Na sequência da reunião de emergência, António Costa falou aos portugueses sobre o crescente número de casos de covid-19 em Portugal. “Não podemos voltar a separar as famílias”, disse.

António Costa:

Na sequência da reunião de emergência, António Costa falou aos portugueses sobre o crescente número de casos de covid-19 em Portugal. “Não podemos voltar a separar as famílias”, disse o primeiro ministro, fazendo referência à época natalícia. António Costa reforçou o uso da máscara e o respeito pelo distanciamento social. Salientando ainda que depende dos portugueses travar a pandemia que tem vindo a crescer.

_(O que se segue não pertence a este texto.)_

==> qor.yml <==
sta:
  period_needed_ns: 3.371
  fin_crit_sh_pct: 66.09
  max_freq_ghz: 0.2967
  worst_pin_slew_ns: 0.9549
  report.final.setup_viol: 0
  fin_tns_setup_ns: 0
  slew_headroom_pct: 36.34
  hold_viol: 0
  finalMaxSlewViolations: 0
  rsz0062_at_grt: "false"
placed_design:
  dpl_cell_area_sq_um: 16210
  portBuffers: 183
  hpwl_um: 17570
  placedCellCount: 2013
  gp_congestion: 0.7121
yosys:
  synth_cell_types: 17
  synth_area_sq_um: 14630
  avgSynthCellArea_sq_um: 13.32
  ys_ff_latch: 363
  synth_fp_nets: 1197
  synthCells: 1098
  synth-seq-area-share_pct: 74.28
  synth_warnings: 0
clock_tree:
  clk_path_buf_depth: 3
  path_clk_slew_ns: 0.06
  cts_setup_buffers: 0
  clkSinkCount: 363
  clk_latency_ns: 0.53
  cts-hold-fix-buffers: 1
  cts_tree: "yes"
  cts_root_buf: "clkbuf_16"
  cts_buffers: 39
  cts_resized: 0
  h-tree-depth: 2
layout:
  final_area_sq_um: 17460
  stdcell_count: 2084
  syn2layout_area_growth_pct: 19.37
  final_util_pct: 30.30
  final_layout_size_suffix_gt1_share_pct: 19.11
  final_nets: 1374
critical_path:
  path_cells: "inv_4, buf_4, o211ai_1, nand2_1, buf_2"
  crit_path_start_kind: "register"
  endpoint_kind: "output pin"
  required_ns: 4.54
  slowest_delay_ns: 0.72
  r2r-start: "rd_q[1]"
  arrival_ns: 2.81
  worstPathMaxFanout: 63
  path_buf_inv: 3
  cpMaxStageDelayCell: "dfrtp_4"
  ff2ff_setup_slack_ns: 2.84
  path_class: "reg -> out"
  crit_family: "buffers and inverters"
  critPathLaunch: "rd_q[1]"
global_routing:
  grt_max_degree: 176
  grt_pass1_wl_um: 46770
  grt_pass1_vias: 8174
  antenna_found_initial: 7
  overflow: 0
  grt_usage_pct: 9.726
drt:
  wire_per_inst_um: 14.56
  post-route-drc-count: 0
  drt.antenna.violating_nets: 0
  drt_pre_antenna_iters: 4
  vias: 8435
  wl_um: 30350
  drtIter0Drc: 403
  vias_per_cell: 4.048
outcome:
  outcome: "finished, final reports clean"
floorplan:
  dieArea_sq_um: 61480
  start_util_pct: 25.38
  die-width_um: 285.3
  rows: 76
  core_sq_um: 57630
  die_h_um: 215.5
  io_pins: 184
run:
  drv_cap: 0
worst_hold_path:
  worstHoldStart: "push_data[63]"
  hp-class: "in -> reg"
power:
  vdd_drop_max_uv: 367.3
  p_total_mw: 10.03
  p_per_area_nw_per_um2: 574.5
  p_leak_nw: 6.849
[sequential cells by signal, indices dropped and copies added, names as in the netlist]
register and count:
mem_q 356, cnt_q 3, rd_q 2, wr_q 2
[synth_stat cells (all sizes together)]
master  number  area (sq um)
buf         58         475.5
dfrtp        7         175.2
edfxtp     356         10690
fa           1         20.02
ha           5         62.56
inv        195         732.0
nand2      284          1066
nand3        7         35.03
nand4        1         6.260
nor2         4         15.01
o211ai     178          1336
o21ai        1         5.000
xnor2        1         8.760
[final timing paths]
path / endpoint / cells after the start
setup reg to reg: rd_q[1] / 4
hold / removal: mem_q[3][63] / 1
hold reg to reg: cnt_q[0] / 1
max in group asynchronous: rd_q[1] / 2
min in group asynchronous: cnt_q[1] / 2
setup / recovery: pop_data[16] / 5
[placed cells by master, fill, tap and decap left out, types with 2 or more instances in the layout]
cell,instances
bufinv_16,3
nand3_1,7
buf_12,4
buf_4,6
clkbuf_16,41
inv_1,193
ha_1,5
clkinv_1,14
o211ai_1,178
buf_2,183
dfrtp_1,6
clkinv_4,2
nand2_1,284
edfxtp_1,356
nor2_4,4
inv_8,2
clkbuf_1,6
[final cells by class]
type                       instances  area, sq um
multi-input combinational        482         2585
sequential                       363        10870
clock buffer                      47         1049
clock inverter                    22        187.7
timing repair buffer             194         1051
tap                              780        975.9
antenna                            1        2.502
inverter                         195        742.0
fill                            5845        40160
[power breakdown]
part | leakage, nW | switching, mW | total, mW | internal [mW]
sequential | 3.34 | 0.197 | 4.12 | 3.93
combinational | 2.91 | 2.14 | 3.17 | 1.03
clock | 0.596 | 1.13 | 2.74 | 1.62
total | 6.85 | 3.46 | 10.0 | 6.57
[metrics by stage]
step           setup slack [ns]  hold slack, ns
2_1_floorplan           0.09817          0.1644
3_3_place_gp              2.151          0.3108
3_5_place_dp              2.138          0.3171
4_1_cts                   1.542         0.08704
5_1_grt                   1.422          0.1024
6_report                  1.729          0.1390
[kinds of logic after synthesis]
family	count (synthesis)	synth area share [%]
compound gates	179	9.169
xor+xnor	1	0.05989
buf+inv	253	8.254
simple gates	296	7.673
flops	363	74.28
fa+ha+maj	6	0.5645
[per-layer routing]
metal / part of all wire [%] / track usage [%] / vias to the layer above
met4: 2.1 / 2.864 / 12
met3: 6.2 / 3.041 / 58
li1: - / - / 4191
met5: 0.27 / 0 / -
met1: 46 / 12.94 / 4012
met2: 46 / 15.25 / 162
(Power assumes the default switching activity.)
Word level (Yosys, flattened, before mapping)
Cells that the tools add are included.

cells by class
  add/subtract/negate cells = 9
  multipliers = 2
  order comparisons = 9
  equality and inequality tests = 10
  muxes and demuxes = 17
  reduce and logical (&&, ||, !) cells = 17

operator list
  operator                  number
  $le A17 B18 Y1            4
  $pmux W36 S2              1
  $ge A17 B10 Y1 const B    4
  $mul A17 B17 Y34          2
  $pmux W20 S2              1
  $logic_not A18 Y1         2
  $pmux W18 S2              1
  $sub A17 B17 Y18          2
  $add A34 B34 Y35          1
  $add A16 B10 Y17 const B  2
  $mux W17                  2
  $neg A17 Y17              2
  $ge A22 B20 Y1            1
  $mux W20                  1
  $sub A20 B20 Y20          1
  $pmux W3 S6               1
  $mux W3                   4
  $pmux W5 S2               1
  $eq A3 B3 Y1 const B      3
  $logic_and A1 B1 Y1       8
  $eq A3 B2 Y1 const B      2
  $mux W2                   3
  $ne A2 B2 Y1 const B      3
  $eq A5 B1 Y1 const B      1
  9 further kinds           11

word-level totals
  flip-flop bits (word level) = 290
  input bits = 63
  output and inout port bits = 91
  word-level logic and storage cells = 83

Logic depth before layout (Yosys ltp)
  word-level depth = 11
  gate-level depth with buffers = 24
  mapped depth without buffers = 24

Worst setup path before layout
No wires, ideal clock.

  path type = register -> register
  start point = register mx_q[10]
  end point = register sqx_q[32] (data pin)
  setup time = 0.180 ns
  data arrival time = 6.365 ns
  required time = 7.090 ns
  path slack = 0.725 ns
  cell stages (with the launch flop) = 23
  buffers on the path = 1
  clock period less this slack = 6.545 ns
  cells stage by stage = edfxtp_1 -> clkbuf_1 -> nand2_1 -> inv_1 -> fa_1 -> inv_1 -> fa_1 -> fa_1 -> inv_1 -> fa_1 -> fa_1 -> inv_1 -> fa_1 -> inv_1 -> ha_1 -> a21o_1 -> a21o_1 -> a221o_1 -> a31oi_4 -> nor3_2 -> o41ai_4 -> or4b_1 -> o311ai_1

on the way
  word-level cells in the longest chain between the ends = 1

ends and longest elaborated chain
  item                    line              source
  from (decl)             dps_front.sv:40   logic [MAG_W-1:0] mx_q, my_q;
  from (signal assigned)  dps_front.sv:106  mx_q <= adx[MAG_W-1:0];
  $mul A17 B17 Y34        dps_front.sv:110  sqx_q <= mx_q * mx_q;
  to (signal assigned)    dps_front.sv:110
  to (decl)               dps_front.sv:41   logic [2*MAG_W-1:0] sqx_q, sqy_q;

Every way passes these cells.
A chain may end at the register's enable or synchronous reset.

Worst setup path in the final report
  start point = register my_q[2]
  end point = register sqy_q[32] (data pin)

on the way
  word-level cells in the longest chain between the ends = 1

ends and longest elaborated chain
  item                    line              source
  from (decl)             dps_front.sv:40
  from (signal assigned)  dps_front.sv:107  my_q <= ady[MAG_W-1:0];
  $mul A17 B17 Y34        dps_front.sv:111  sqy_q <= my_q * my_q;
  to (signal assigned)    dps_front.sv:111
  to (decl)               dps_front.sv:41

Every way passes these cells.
==> config.mk <==
export PLATFORM = sky130hd
export DESIGN_NAME = dps_back
export DESIGN_NICKNAME = d
export VERILOG_FILES = /design/src/rtl/core/dps_pkg.sv /design/src/rtl/core/dps_lerp.sv /design/src/rtl/core/dps_rem.sv /design/src/rtl/core/dps_back.sv
export SDC_FILE = /design/constraint.sdc
export NUM_CORES = 2
export LEC_CHECK = 0
export BUFFER_PORTS_ARGS = -buffer_cell sky130_fd_sc_hd__buf_2
export CAP_MARGIN = 5
export CELL_PAD_IN_SITES_DETAIL_PLACEMENT = 1
export CELL_PAD_IN_SITES_GLOBAL_PLACEMENT = 1
export CORE_MARGIN = 8
export CORE_UTILIZATION = 30
export CTS_CLUSTER_SIZE = 25
export DETAILED_ROUTE_END_ITERATION = 8
export GPL_ROUTABILITY_DRIVEN = 0
export GPL_TIMING_DRIVEN = 1
export PLACE_DENSITY = 0.6
export SYNTH_ARGS = -nofsm -noshare
export SYNTH_HDL_FRONTEND = slang
export SYNTH_SLANG_ARGS = --single-unit
==> constraint.sdc <==
create_clock -name clk -period 13.65 [get_ports clk]
set_clock_uncertainty 0.15 [all_clocks]
set_input_delay 1.365 -clock clk [delete_from_list [all_inputs] [get_ports clk]]
set_output_delay 1.365 -clock clk [all_outputs]
set_load 0.02 [all_outputs]
==> src/rtl/core/dps_pkg.sv <==
`default_nettype none
package dps_pkg;

	// queue entry kinds
	localparam logic KIND_SEG   = 1'b0;
	localparam logic KIND_START = 1'b1;

	// configuration register indexes
	localparam logic [1:0] REG_VP_WIDTH  = 2'd0;
	localparam logic [1:0] REG_VP_HEIGHT = 2'd1;
	localparam logic [1:0] REG_DASH_LEN  = 2'd2;
	localparam logic [1:0] REG_GAP_LEN   = 2'd3;

	localparam int COORD_W = 17;
	localparam int MAG_W   = 17;
	localparam int LEN_W   = 18;
	localparam int PER_W   = 13;
	localparam int CFG_W   = 12;

	// segment or phase-reset command from front to back
	typedef struct packed {
		logic                 kind;
		logic [COORD_W-1:0]   ax;
		logic [COORD_W-1:0]   ay;
		logic                 nx;
		logic                 ny;
		logic [MAG_W-1:0]     mx;
		logic [MAG_W-1:0]     my;
		logic [LEN_W-1:0]     len;
	} dps_seg_t;

	// one dash result
	typedef struct packed {
		logic                 trunc;
		logic                 last;
		logic [COORD_W-1:0]   ey;
		logic [COORD_W-1:0]   ex;
		logic [COORD_W-1:0]   sy;
		logic [COORD_W-1:0]   sx;
	} dps_dash_t;

endpackage
`default_nettype wire

==> src/rtl/core/dps_lerp.sv <==
`default_nettype none
module dps_lerp
	import dps_pkg::*;
(
	input  wire logic                 clk,
	input  wire logic                 arst_n,
	input  wire logic                 start,
	input  wire logic [COORD_W-1:0]   a,
	input  wire logic                 neg,
	input  wire logic [MAG_W-1:0]     mag,
	input  wire logic [LEN_W-1:0]     t,
	input  wire logic [LEN_W-1:0]     len,
	output logic                      busy,
	output logic [COORD_W-1:0]        res
);

	localparam logic [1:0] L_IDLE = 2'd0;
	localparam logic [1:0] L_LOAD = 2'd1;
	localparam logic [1:0] L_DIV  = 2'd2;

	logic [1:0]               st_q;
	logic [COORD_W-1:0]       a_q;
	logic                     neg_q;
	logic [LEN_W-1:0]         len_q;
	logic [MAG_W+LEN_W-1:0]   prod_q;
	logic [18:0]              r_q;
	logic [17:0]              sh_q;
	logic [17:0]              quo_q;
	logic [4:0]               it_q;

	logic [36:0] num;
	logic [19:0] rt, dv;
	logic [18:0] sum_ext;

	// round to nearest: (2*mag*t + len) / (2*len)
	assign num = {1'b0, prod_q, 1'b0} + 37'(len_q);
	assign rt  = {r_q, sh_q[17]};
	assign dv  = {1'b0, len_q, 1'b0};

	assign busy    = (st_q != L_IDLE);
	assign sum_ext = neg_q ? 19'($signed({{2{a_q[COORD_W-1]}}, a_q}) - $signed({1'b0, quo_q}))
	                       : 19'($signed({{2{a_q[COORD_W-1]}}, a_q}) + $signed({1'b0, quo_q}));
	assign res     = sum_ext[COORD_W-1:0];

	// operands, product and restoring division
	always_ff @(posedge clk) begin
		case (st_q)
			L_IDLE: begin
				if (start) begin
					a_q    <= a;
					neg_q  <= neg;
					len_q  <= len;
					prod_q <= mag * t;
				end
			end
			L_LOAD: begin
				r_q   <= num[36:18];
				sh_q  <= num[17:0];
				quo_q <= '0;
			end
			L_DIV: begin
				sh_q <= {sh_q[16:0], 1'b0};
				if (rt >= dv) begin
					r_q   <= 19'(rt - dv);
					quo_q <= {quo_q[16:0], 1'b1};
				end else begin
					r_q   <= rt[18:0];
					quo_q <= {quo_q[16:0], 1'b0};
				end
			end
			default: ;
		endcase
	end

	always_ff @(posedge clk or negedge arst_n) begin
		if (!arst_n) begin
			st_q <= L_IDLE;
			it_q <= '0;
		end else begin
			case (st_q)
				L_IDLE: if (start) st_q <= L_LOAD;
				L_LOAD: begin
					it_q <= 5'd18;
					st_q <= L_DIV;
				end
				L_DIV: begin
					it_q <= it_q - 5'd1;
					if (it_q == 5'd1)
						st_q <= L_IDLE;
				end
				default: st_q <= L_IDLE;
			endcase
		end
	end

endmodule
`default_nettype wire

==> src/rtl/core/dps_rem.sv <==
`default_nettype none
module dps_rem
	import dps_pkg::*;
(
	input  wire logic               clk,
	input  wire logic               arst_n,
	input  wire logic               start,
	input  wire logic [18:0]        dividend,
	input  wire logic [PER_W-1:0]   divisor,
	output logic                    busy,
	output logic [PER_W-1:0]        rem
);

	logic [PER_W-1:0] r_q;
	logic [PER_W-1:0] d_q;
	logic [18:0]      sh_q;
	logic [4:0]       it_q;
	logic [PER_W:0]   rt;

	assign rt   = {r_q, sh_q[18]};
	assign busy = (it_q != 5'd0);
	assign rem  = r_q;

	// one dividend bit per cycle
	always_ff @(posedge clk) begin
		if (start && !busy) begin
			r_q  <= '0;
			d_q  <= divisor;
			sh_q <= dividend;
		end else if (busy) begin
			sh_q <= {sh_q[17:0], 1'b0};
			if (rt >= {1'b0, d_q})
				r_q <= PER_W'(rt - {1'b0, d_q});
			else
				r_q <= rt[PER_W-1:0];
		end
	end

	always_ff @(posedge clk or negedge arst_n) begin
		if (!arst_n)
			it_q <= '0;
		else if (start && !busy)
			it_q <= 5'd19;
		else if (busy)
			it_q <= it_q - 5'd1;
	end

endmodule
`default_nettype wire

==> src/rtl/core/dps_back.sv <==
`default_nettype none
module dps_back
	import dps_pkg::*;
#(
	parameter int MAXD = 64
) (
	input  wire logic               clk,
	input  wire logic               arst_n,
	input  wire logic               q_valid,
	input  wire dps_seg_t           q_data,
	output logic                    pop,
	input  wire logic [CFG_W-1:0]   dash_len,
	input  wire logic [CFG_W-1:0]   gap_len,
	output logic                    out_valid,
	input  wire logic               out_ready,
	output dps_dash_t               out_data
);

	localparam int CNT_W = $clog2(MAXD + 1);

	localparam logic [2:0] B_IDLE = 3'd0;
	localparam logic [2:0] B_MOD0 = 3'd1;
	localparam logic [2:0] B_WALK = 3'd2;
	localparam logic [2:0] B_LERP = 3'd3;
	localparam logic [2:0] B_FIN  = 3'd4;
	localparam logic [2:0] B_MOD1 = 3'd5;

	logic [2:0]        st_q;
	dps_seg_t          seg_q;
	logic [PER_W-1:0]  per_q, q0_q, q_q, phase_q;
	logic [LEN_W-1:0]  t_q;
	logic [CNT_W-1:0]  cnt_q;
	logic              trunc_q;
	logic              pend_valid_q;
	dps_dash_t         pend_q;

	logic [PER_W-1:0]  per_sum;
	logic              out_free;
	logic              out_load;
	logic              in_dash;
	logic [LEN_W-1:0]  left, span, step, t_end;
	logic [LEN_W:0]    q_next;
	logic              lerp_go;
	logic              rem_go, rem_busy;
	logic [18:0]       rem_arg;
	logic [PER_W-1:0]  rem_val;
	logic [3:0]        l_busy;
	logic [COORD_W-1:0] l_res [4];

	function automatic logic [LEN_W-1:0] len_q_minus_t(input logic [LEN_W-1:0] l,
		input logic [LEN_W-1:0] t);
		return l - t;
	endfunction

	assign per_sum  = PER_W'(dash_len) + PER_W'(gap_len);
	assign out_free = !out_valid || out_ready;
	assign pop      = (st_q == B_IDLE) && q_valid;

	// move the pending dash to the output register
	assign out_load = pend_valid_q && out_free &&
		((st_q == B_LERP && !(|l_busy)) || st_q == B_FIN);

	// size the next step of the walk
	always_comb begin
		in_dash = (q_q < PER_W'(dash_len));
		left    = len_q_minus_t(seg_q.len, t_q);
		span    = in_dash ? LEN_W'(PER_W'(dash_len) - q_q) : LEN_W'(per_q - q_q);
		step    = (span < left) ? span : left;
		t_end   = t_q + step;
		q_next  = (LEN_W+1)'(q_q) + (LEN_W+1)'(step);
	end

	assign lerp_go = (st_q == B_WALK) && (t_q < seg_q.len) && in_dash && (cnt_q != CNT_W'(MAXD));

	// start and end point lanes
	dps_lerp u_lsx (.clk, .arst_n, .start(lerp_go), .a(seg_q.ax), .neg(seg_q.nx),
		.mag(seg_q.mx), .t(t_q), .len(seg_q.len), .busy(l_busy[0]), .res(l_res[0]));
	dps_lerp u_lsy (.clk, .arst_n, .start(lerp_go), .a(seg_q.ay), .neg(seg_q.ny),
		.mag(seg_q.my), .t(t_q), .len(seg_q.len), .busy(l_busy[1]), .res(l_res[1]));
	dps_lerp u_lex (.clk, .arst_n, .start(lerp_go), .a(seg_q.ax), .neg(seg_q.nx),
		.mag(seg_q.mx), .t(t_end), .len(seg_q.len), .busy(l_busy[2]), .res(l_res[2]));
	dps_lerp u_ley (.clk, .arst_n, .start(lerp_go), .a(seg_q.ay), .neg(seg_q.ny),
		.mag(seg_q.my), .t(t_end), .len(seg_q.len), .busy(l_busy[3]), .res(l_res[3]));

	// shared remainder unit for the phase
	always_comb begin
		rem_go  = 1'b0;
		rem_arg = 19'(phase_q);
		if (st_q == B_IDLE && q_valid && q_data.kind == KIND_SEG && per_sum != '0)
			rem_go = 1'b1;
		if (st_q == B_FIN && (!pend_valid_q || out_free)) begin
			rem_go  = 1'b1;
			rem_arg = 19'(q0_q) + 19'(seg_q.len);
		end
	end

	dps_rem u_rem (.clk, .arst_n, .start(rem_go), .dividend(rem_arg),
		.divisor(st_q == B_IDLE ? per_sum : per_q), .busy(rem_busy), .rem(rem_val));

	// payload registers
	always_ff @(posedge clk) begin
		if (pop)
			seg_q <= q_data;
		if (st_q == B_IDLE)
			per_q <= per_sum;
		if (st_q == B_MOD0 && !rem_busy) begin
			q_q  <= rem_val;
			q0_q <= rem_val;
			t_q  <= '0;
		end
		if (st_q == B_WALK && t_q < seg_q.len && !(in_dash && cnt_q == CNT_W'(MAXD))) begin
			t_q <= t_end;
			q_q <= (q_next == (LEN_W+1)'(per_q)) ? '0 : q_next[PER_W-1:0];
		end
		if (st_q == B_LERP && !(|l_busy) && (!pend_valid_q || out_free)) begin
			pend_q.sx    <= l_res[0];
			pend_q.sy    <= l_res[1];
			pend_q.ex    <= l_res[2];
			pend_q.ey    <= l_res[3];
			pend_q.last  <= 1'b0;
			pend_q.trunc <= 1'b0;
		end
	end

	// output register
	always_ff @(posedge clk) begin
		if (st_q == B_LERP && !(|l_busy) && pend_valid_q && out_free)
			out_data <= pend_q;
		else if (st_q == B_FIN && pend_valid_q && out_free)
			out_data <= {trunc_q, 1'b1, pend_q.ey, pend_q.ex, pend_q.sy, pend_q.sx};
	end

	// sequence the walk
	always_ff @(posedge clk or negedge arst_n) begin
		if (!arst_n) begin
			st_q         <= B_IDLE;
			phase_q      <= '0;
			cnt_q        <= '0;
			trunc_q      <= 1'b0;
			pend_valid_q <= 1'b0;
			out_valid    <= 1'b0;
		end else begin
			if (out_load)
				out_valid <= 1'b1;
			else if (out_ready)
				out_valid <= 1'b0;
			case (st_q)
				B_IDLE: begin
					if (q_valid) begin
						if (q_data.kind == KIND_START)
							phase_q <= '0;
						else if (per_sum == '0)
							phase_q <= '0;
						else
							st_q <= B_MOD0;
					end
				end
				B_MOD0: begin
					cnt_q   <= '0;
					trunc_q <= 1'b0;
					if (!rem_busy)
						st_q <= B_WALK;
				end
				B_WALK: begin
					if (t_q >= seg_q.len)
						st_q <= B_FIN;
					else if (in_dash) begin
						if (cnt_q == CNT_W'(MAXD)) begin
							trunc_q <= 1'b1;
							st_q    <= B_FIN;
						end else begin
							cnt_q <= cnt_q + CNT_W'(1);
							st_q  <= B_LERP;
						end
					end
				end
				B_LERP: begin
					if (!(|l_busy) && (!pend_valid_q || out_free)) begin
						pend_valid_q <= 1'b1;
						st_q         <= B_WALK;
					end
				end
				B_FIN: begin
					if (!pend_valid_q || out_free) begin
						pend_valid_q <= 1'b0;
						st_q         <= B_MOD1;
					end
				end
				B_MOD1: begin
					if (!rem_busy) begin
						phase_q <= rem_val;
						st_q    <= B_IDLE;
					end
				end
				default: st_q <= B_IDLE;
			endcase
		end
	end

endmodule
`default_nettype wire
## config.mk

```make
export PLATFORM = sky130hd
export DESIGN_NAME = rsa_modular_exponentiation_top
export DESIGN_NICKNAME = d
export VERILOG_FILES = /design/src/design/mexp_pkg.sv /design/src/design/rsa_modular_exponentiation_top.sv
export SDC_FILE = /design/constraint.sdc
export NUM_CORES = 1
export LEC_CHECK = 0
export ABC_AREA = 1
export BUFFER_PORTS_ARGS = -buffer_cell sky130_fd_sc_hd__buf_2
export CAP_MARGIN = 20
export CORE_UTILIZATION = 40
export DETAILED_ROUTE_END_ITERATION = 10
export PLACE_DENSITY = 0.56
export RECOVER_POWER = 50
export SLEW_MARGIN = 20
export SYNTH_ARGS = -nofsm -noshare
export SYNTH_HDL_FRONTEND = slang
export SYNTH_SLANG_ARGS = --single-unit
```

## constraint.sdc

```tcl
create_clock -name aclk -period 6.1 [get_ports aclk]
set_input_delay 0 -clock aclk [delete_from_list [all_inputs] [get_ports aclk]]
set_output_delay 0 -clock aclk [all_outputs]
set_load 0.005 [all_outputs]
```
<file path="config.mk">
export PLATFORM = sky130hd
export DESIGN_NAME = fcca_ctrl
export DESIGN_NICKNAME = d
export VERILOG_FILES = /design/src/fcca_pkg.sv /design/src/fcca_ctrl.sv
export SDC_FILE = /design/constraint.sdc
export NUM_CORES = 1
export LEC_CHECK = 0
export BUFFER_PORTS_ARGS = -buffer_cell sky130_fd_sc_hd__buf_4
export CELL_PAD_IN_SITES_DETAIL_PLACEMENT = 0
export CELL_PAD_IN_SITES_GLOBAL_PLACEMENT = 1
export CORE_ASPECT_RATIO = 0.7
export CORE_UTILIZATION = 35
export DETAILED_ROUTE_END_ITERATION = 8
export MAX_ROUTING_LAYER = met4
export PLACE_DENSITY_LB_ADDON = 0.2
export SYNTH_ARGS = -nofsm -noshare
export SYNTH_HDL_FRONTEND = slang
export SYNTH_SLANG_ARGS = --single-unit
export TNS_END_PERCENT = 10
</file>
<file path="constraint.sdc">
create_clock -name clk_i -period 6.15 [get_ports clk_i]
set_input_delay 1.845 -clock clk_i [delete_from_list [all_inputs] [get_ports clk_i]]
set_output_delay 1.845 -clock clk_i [all_outputs]
set_load 0.005 [all_outputs]
</file>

António Costa deixou ainda um alerta, referindo que Portugal poderá chegar aos 1000 casos diários na próxima semana. Mensagem que usou para apelar à responsabilidade “permanente” e “sem qualquer tipo de relaxamento” por parte dos portugueses. O primeiro-ministro pediu também aos portugueses para utilizarem a aplicação StayAway Covid.

António Costa pede aos portugueses para utilizares a aplicação StayAway Covid

“Temos a responsabilidade de não contaminar as outras pessoas”, disse António Costa. Realçando o perigo de contaminar pessoas mais idosas, bem como mais jovens com eventuais problemas de saúde associados. “É tão necessário cumprir as regras na escola como fora da escola”, explicou, em alusão ao regresso às aulas presenciais esta semana.

“Não podemos pensar que isto só acontece aos outros”, foi outra das ideias passadas pelo primeiro ministro. António Costa reforçou, em mais do que uma ocasião, de que está nas mãos de todos os portugueses travar e controlar a pandemia. “Não há razões para pânico e ter medo”, explicou. “Não podemos relaxar”, defende. “Não podemos continuar a destruir empregos”, foi outra das mensagens passadas.

PM defende que não se pode parar novamente o País

“A manter-se esta tendência, para a semana vamos ter mais de mil casos. Isto não é uma inevitabilidade. Podemos travar este crescimento. Ou paramos o País (e não o podemos fazer) ou cumprimos, todos nós, as regras. Creio que neste caso não há opção. Temos de respeitar as regras”, realça António Costa. “Cada um de nós tem uma responsabilidade própria. Que não haja a ilusão”, conclui.